Several limitations of our study may affect the implications of the findings for prevention models regarding ASGM activities. First, this study was designed to review the impact of illegal ASGM and did not include mining actors who already have official permit certificates in both regions. Second, the focus of the prevention management we analyzed only looked at two scenarios supporting residents’ resilience: labor and the availability of river water that is frequently used and vulnerable to mercury dregs in the gold mining process. In addition, the literature we obtained needs to provide more information related to prevention models on population resilience in terms of the multidimensionality of conflict, especially the preposition of the struggle for livelihoods between mining and agricultural production. Therefore, further research on mining conflicts needs to be re-proposed in reviewing the involvement of production freedom. Lastly, our data on the nine determinant variables of ASGM activities have limitations in regard to informing in-depth research methods across the various social, economic, and environmental factors that influence ASGM activities.

5. Conclusions

This study explicitly describes the chain of defense of population resilience and its impact on ASGM activities for mining-prevention methods in Rarowatu Utara and Lantari Jaya. Explicit analysis of ASGM prevention findings involved system dynamics capital and spatial analysis distances, as well as quantifying population resilience factor components and spatial correlations by examining mine prevention systems. The scale scenario for testing the dynamics of the ASGM prevention system also shows system transparency divided into two aspects, namely input and output. The input prevention simulation results yield an actual accuracy of 26.55% compared with the actual output prevention result, which validates the proposed model of 0.052%. Studies have noted that gold production, which has increased by 30–50%, results in hydrological pollution due to mercury content, additional worker deaths, and damage to resident ecosystems. These events have never stopped, and there were minimal prevention capabilities in the days before illegal ASGM occurred.

This analysis can be continued with other models of approach, such as discrete event simulations; however, identifying the consistency of the area and its impacts is followed explicitly through geospatial distance analysis. This chain of analysis is called the GWR, which highlights the spatial transparency of the population area around the mine and its influence on ASGM activities, including symptoms of the socioeconomic community before and after mining occurs. Given the large number of mining activities in these two observation areas, the analysis of this study broadens the horizons of predicting quantitative values on the variables involved, such as community characteristics, environment, education and health, infrastructure, economy, community cohesion, community gaps, and readiness to prevent ASGM risks. The analysis performs a refill process to obtain an active effect on spatial regression. The accuracy proven by this study shows that community cohesion and connectedness are the effective variables and, simultaneously, the largest coefficients in the entire spatial regression system.
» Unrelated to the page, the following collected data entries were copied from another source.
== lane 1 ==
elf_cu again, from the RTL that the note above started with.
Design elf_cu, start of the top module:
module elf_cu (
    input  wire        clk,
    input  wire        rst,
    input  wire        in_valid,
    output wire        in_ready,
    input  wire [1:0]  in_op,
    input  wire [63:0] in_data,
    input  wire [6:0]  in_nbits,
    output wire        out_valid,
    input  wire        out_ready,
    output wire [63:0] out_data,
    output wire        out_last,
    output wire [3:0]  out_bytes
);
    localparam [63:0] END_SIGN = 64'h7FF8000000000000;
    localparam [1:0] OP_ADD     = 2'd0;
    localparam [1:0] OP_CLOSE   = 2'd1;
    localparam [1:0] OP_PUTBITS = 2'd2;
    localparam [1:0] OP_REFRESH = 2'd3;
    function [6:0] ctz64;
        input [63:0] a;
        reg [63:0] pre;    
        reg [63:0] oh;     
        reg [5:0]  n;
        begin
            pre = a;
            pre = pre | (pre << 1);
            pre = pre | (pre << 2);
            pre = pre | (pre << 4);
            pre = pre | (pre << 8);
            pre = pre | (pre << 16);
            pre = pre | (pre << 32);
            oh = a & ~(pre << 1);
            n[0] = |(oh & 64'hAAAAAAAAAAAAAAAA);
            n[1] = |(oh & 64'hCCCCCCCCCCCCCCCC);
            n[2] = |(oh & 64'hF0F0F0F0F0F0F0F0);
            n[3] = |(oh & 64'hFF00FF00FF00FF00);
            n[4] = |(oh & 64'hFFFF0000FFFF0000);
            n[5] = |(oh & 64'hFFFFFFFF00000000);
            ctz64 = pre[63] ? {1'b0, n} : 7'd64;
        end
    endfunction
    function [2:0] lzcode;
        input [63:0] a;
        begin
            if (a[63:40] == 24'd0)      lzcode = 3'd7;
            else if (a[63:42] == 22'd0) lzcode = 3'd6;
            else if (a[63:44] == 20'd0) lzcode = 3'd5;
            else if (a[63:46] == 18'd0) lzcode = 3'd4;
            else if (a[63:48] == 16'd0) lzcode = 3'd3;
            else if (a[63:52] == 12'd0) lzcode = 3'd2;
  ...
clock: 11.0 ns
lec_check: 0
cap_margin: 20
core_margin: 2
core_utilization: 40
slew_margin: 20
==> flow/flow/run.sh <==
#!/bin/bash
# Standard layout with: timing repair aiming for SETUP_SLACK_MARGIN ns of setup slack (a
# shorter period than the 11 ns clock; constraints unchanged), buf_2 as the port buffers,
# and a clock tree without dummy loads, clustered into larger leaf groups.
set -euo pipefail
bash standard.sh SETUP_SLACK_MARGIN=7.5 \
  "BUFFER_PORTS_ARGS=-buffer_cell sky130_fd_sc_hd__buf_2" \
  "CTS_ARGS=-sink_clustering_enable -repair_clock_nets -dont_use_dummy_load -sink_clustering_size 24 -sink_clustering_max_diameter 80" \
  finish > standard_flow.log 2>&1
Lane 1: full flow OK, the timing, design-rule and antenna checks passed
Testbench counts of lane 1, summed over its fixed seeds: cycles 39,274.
What follows belongs to an exercise in optimizing a design on an open flow for small area; a production flow would make more cautious choices.
Where RTL was checked, it was by simulation tests only, not by an equivalence proof against the original.
Only the layout flow was run in runs 2 to 5; the RTL was not checked for function there.
No activity file was given, so power comes from the tool's default toggle rates.

==> design/flow/design.v <==
module modbus_crc16 (
    input  wire [15:0] crc_in,
    input  wire [7:0]  data,
    output reg  [15:0] crc_out
);
    integer b;
    always @(*) begin
        crc_out = crc_in ^ {8'h00, data};
        for (b = 0; b < 8; b = b + 1) begin
            if (crc_out[0])
                crc_out = (crc_out >> 1) ^ 16'hA001;
            else
                crc_out = crc_out >> 1;
        end
    end
endmodule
This pattern occurs because this influence is very vulnerable to highlighting the limits of the population’s resilience and the openness of society to accept and filter out all dependencies on the mining sector.
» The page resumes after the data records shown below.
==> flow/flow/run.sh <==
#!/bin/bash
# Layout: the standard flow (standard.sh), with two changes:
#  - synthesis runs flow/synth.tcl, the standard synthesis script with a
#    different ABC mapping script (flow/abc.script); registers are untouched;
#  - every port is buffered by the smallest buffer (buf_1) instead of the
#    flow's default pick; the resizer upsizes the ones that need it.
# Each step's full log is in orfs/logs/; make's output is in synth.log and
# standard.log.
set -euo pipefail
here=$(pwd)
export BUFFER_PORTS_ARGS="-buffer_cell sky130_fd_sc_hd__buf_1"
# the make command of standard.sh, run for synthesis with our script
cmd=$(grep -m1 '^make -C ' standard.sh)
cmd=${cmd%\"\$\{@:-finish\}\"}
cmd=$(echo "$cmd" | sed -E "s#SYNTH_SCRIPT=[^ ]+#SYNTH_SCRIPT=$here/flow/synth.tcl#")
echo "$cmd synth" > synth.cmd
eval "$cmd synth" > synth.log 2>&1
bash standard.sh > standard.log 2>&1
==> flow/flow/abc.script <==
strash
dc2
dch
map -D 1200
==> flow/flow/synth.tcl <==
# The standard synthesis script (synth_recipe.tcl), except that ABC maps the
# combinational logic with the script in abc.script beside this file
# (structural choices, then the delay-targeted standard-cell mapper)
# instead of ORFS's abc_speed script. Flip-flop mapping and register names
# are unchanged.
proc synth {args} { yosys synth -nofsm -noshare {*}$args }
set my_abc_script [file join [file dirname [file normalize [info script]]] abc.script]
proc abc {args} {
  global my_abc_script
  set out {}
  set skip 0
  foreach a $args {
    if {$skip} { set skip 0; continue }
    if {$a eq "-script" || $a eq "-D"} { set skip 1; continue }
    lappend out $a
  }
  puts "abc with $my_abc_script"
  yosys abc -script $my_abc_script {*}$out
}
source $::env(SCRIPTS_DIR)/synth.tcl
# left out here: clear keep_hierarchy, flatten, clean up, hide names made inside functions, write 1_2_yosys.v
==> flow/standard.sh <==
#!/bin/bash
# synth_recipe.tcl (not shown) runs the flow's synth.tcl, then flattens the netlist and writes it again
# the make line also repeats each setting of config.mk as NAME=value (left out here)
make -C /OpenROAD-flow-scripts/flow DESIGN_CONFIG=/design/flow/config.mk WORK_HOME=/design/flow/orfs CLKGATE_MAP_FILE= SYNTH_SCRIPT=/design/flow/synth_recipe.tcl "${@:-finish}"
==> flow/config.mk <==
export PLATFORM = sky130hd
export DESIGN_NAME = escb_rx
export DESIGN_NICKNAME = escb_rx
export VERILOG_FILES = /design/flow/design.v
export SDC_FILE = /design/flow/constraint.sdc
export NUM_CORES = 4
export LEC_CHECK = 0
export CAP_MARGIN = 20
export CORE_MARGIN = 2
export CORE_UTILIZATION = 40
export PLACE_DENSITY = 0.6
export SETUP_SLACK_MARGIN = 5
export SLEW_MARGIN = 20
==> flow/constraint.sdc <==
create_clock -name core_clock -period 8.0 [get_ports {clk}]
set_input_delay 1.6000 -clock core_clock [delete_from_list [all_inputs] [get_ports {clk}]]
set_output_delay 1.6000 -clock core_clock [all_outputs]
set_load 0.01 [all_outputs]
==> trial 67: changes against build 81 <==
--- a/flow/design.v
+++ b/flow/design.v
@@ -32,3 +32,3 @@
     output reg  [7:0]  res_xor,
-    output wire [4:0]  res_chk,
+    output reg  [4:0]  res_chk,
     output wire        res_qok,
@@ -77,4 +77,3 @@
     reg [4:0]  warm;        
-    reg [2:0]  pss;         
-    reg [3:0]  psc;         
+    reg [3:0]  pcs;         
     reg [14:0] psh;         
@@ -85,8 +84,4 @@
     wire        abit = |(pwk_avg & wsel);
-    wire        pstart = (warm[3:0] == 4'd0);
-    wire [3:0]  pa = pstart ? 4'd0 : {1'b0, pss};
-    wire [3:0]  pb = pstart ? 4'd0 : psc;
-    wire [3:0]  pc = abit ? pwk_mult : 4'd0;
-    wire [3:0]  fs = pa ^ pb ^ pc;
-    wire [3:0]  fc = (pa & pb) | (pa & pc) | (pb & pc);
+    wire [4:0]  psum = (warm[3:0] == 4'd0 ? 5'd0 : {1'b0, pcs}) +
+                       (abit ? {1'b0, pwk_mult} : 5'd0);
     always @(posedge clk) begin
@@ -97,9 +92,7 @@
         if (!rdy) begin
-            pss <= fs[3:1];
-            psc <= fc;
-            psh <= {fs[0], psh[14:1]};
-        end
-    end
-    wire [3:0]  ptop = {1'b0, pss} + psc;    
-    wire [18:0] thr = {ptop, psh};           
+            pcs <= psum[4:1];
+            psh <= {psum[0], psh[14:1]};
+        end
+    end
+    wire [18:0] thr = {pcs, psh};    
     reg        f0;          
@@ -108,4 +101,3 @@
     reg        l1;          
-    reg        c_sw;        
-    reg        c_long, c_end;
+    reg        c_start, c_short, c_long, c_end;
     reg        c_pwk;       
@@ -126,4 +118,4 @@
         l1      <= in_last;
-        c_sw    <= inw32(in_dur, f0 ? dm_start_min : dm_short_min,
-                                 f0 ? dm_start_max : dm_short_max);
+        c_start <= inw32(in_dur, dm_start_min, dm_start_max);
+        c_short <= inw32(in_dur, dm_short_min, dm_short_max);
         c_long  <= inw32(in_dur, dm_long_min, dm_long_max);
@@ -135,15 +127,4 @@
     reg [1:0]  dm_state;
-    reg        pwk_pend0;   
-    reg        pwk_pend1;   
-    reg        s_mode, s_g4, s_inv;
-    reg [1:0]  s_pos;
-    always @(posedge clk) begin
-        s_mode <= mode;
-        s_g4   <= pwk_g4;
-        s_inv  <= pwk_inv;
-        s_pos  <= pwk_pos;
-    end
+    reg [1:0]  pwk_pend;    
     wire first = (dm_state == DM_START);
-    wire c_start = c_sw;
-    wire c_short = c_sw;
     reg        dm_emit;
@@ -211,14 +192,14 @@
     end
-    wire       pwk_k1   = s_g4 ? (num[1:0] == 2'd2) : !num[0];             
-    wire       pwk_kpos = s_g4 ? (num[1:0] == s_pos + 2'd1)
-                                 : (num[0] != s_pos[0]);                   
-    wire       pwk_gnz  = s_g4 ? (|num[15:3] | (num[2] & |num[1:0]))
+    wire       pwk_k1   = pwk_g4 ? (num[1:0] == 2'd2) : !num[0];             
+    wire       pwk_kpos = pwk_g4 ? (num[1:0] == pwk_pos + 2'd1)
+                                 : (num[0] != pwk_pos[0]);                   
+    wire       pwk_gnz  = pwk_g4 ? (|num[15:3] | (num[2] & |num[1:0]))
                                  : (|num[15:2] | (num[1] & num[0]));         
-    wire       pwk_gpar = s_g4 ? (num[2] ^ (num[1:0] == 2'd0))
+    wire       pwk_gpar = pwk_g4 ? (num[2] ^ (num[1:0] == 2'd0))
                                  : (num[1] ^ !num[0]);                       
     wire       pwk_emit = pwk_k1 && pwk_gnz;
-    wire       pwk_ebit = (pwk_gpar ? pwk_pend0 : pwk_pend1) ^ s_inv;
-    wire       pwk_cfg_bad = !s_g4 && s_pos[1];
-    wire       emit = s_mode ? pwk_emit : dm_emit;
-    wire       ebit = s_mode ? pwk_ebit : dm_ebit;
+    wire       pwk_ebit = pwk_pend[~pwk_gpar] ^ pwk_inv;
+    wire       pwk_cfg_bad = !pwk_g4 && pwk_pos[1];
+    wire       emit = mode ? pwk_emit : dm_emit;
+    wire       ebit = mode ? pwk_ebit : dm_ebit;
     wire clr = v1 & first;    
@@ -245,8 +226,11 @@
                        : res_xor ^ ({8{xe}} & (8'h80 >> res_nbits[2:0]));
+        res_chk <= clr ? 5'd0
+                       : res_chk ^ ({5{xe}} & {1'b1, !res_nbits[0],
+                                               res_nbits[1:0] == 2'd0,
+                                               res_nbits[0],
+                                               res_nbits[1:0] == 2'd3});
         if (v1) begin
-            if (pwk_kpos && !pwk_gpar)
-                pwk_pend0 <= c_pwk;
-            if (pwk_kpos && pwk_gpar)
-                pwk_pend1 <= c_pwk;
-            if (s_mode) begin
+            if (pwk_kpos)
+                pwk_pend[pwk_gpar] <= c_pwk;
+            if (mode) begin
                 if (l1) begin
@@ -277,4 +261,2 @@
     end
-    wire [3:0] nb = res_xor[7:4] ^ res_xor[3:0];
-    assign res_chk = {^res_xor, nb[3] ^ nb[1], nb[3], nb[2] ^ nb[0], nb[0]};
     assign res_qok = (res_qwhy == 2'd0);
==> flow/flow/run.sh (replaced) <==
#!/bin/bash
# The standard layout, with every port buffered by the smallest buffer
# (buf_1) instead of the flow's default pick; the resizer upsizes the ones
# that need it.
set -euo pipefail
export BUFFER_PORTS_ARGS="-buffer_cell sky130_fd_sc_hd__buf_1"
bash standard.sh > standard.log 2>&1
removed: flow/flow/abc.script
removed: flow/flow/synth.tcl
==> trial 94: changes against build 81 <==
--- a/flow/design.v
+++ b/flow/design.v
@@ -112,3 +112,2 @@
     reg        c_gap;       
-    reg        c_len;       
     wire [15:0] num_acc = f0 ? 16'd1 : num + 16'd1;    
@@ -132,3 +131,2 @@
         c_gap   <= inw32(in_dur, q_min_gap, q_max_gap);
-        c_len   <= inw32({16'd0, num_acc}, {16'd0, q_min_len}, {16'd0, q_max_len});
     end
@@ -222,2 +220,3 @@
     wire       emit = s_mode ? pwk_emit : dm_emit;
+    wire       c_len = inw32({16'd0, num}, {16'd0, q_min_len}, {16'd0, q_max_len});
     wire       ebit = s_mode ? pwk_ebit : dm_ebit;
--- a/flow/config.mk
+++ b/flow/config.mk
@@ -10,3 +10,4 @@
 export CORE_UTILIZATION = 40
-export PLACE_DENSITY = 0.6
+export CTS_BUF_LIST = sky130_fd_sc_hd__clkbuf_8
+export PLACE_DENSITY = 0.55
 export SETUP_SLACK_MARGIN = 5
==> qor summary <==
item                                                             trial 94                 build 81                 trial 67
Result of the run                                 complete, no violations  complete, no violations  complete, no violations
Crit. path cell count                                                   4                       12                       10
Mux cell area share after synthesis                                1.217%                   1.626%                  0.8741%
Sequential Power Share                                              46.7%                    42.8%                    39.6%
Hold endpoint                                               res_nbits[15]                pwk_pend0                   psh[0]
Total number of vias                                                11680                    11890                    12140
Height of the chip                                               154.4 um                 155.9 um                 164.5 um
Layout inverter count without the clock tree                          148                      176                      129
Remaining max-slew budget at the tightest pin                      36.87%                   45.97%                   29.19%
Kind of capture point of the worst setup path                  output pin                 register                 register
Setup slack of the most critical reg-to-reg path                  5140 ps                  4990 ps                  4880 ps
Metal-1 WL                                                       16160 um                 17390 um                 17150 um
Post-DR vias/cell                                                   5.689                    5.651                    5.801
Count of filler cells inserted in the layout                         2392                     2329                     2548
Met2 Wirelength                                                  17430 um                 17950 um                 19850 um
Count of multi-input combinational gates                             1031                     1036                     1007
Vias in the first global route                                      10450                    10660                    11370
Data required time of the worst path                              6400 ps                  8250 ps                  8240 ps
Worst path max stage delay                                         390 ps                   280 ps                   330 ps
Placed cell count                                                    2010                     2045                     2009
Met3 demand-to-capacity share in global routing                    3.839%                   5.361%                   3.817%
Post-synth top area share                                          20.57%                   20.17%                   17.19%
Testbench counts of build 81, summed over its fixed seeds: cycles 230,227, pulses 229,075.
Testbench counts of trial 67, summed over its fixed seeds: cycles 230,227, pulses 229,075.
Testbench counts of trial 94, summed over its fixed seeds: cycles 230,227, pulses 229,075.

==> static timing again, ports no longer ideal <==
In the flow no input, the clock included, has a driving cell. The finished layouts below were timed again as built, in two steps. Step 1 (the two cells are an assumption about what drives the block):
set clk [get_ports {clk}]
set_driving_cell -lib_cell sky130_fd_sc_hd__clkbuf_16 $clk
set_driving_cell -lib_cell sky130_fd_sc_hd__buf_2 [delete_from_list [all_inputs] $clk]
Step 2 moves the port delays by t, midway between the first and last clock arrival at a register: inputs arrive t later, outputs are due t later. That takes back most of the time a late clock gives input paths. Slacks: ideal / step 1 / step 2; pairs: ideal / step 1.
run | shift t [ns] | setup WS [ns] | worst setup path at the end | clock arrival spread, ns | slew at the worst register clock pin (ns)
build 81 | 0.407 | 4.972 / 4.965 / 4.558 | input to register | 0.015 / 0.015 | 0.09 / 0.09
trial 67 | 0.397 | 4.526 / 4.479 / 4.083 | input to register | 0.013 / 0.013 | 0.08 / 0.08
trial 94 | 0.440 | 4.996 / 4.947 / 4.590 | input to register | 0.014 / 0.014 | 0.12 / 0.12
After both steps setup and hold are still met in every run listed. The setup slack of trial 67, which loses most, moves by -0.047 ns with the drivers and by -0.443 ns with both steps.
This research design is an early concept of thinking about the impact of ASGM, which uses two modalities, namely system dynamics and GWR, to generate quantitative values. They have been previously explored, albeit only qualitatively, in empirical studies. This research establishes two sets of multiple models to detect the variance of mining-prevention methods in two regions with different external variables. By combining these two analytical methods, this research provides an optimal input–output policy model for mining-prevention decision-making related to ASGM activities in Raro-watu Utara and Lantari Jaya, and thus minimizing illegal miners, while maintaining the resilience of local communities.